Los insultos y provocaciones, los ataques y majaderías con las que se ha desplazado en la escena pública el presidente ya no son solamente verborrea ni florituras del lenguaje o resbalones de espontaneidad. Si el presidente dice que lo importante es tener un par de zapatos, unos cuantos pantalones y que no se necesita más, no es una reflexión que él haga sobre la manera en que le gusta vivir, sino que delinea la situación económica por la que vamos a atravesar en un futuro cercano, escenario que le encanta, porque entonces muchísima más gente tendrá muy poco para recibir dádivas del dinero gubernamental. Recordemos que él solamente ha vivido de dinero público. Por eso no fue raro que mandara a uno de sus leales a proponer que una suerte de comisarios de la pobreza disfrazados de encuestadores, entraran a las casas de los ciudadanos a levantar inventario de bienes materiales. Van a terminar confiscando los cochinitos del ahorro de los niños para “apoyar la causa” (puede sonar exagerado, pero ya han solicitado a los empleados federales y científicos que donen parte de su sueldo al erario federal).

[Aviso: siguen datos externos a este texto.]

Background: an optimization exercise with open tools, aiming at small area and a short achievable clock period. Do not read the settings as production practice. The RTL was checked by simulation tests, not by an equivalence proof against the original design.

--- flow/run.sh ---
#!/bin/bash
# Standard layout, with a plain buffer (buf_1) on every port, and timing
# repair aiming for a setup slack margin.
set -euo pipefail
bash standard.sh "BUFFER_PORTS_ARGS=-buffer_cell sky130_fd_sc_hd__buf_1" SETUP_SLACK_MARGIN=8.8 finish > make_finish.log 2>&1
--- standard.sh ---
#!/bin/bash
# synth_recipe.tcl (not shown) runs the flow's synth.tcl, then flattens the netlist and writes it again
# the make line also repeats each setting of config.mk as NAME=value (left out here)
make -C /OpenROAD-flow-scripts/flow DESIGN_CONFIG=/design/flow/config.mk WORK_HOME=/design/flow/orfs CLKGATE_MAP_FILE= SYNTH_SCRIPT=/design/flow/synth_recipe.tcl "${@:-finish}"
--- config.mk ---
export PLATFORM = sky130hd
export DESIGN_NAME = fehel_flit_rx
export DESIGN_NICKNAME = fehel_flit_rx
export VERILOG_FILES = /design/flow/design.v
export SDC_FILE = /design/flow/constraint.sdc
export NUM_CORES = 4
export LEC_CHECK = 0
export CAP_MARGIN = 20
export CORE_MARGIN = 2
export CORE_UTILIZATION = 40
export SLEW_MARGIN = 20
--- constraint.sdc ---
create_clock -name core_clock -period 12.0 [get_ports {clk}]
set_input_delay 2.4000 -clock core_clock [delete_from_list [all_inputs] [get_ports {clk}]]
set_output_delay 2.4000 -clock core_clock [all_outputs]
set_load 0.01 [all_outputs]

Decir que los empresarios deben disculparse en lugar de defenderse judicialmente es algo que resulta una absoluta desproporción en un presidente. Pero él sigue oficiando de líder de secta, alimentando el rencor, diseñando en el imaginario una clase culpable del desastre de su gobierno y esos van a ser: los que tienen dinero, los que trabajan por su parte, los que no son empleados del gobierno, los empresarios y los medios de comunicación.
En la radicalización se pierden todos los razonamientos; el antilópez también es generoso en insultos, babosadas y desprecios. Estamos comenzando una carrera de final insospechado. Y la inició el presidente.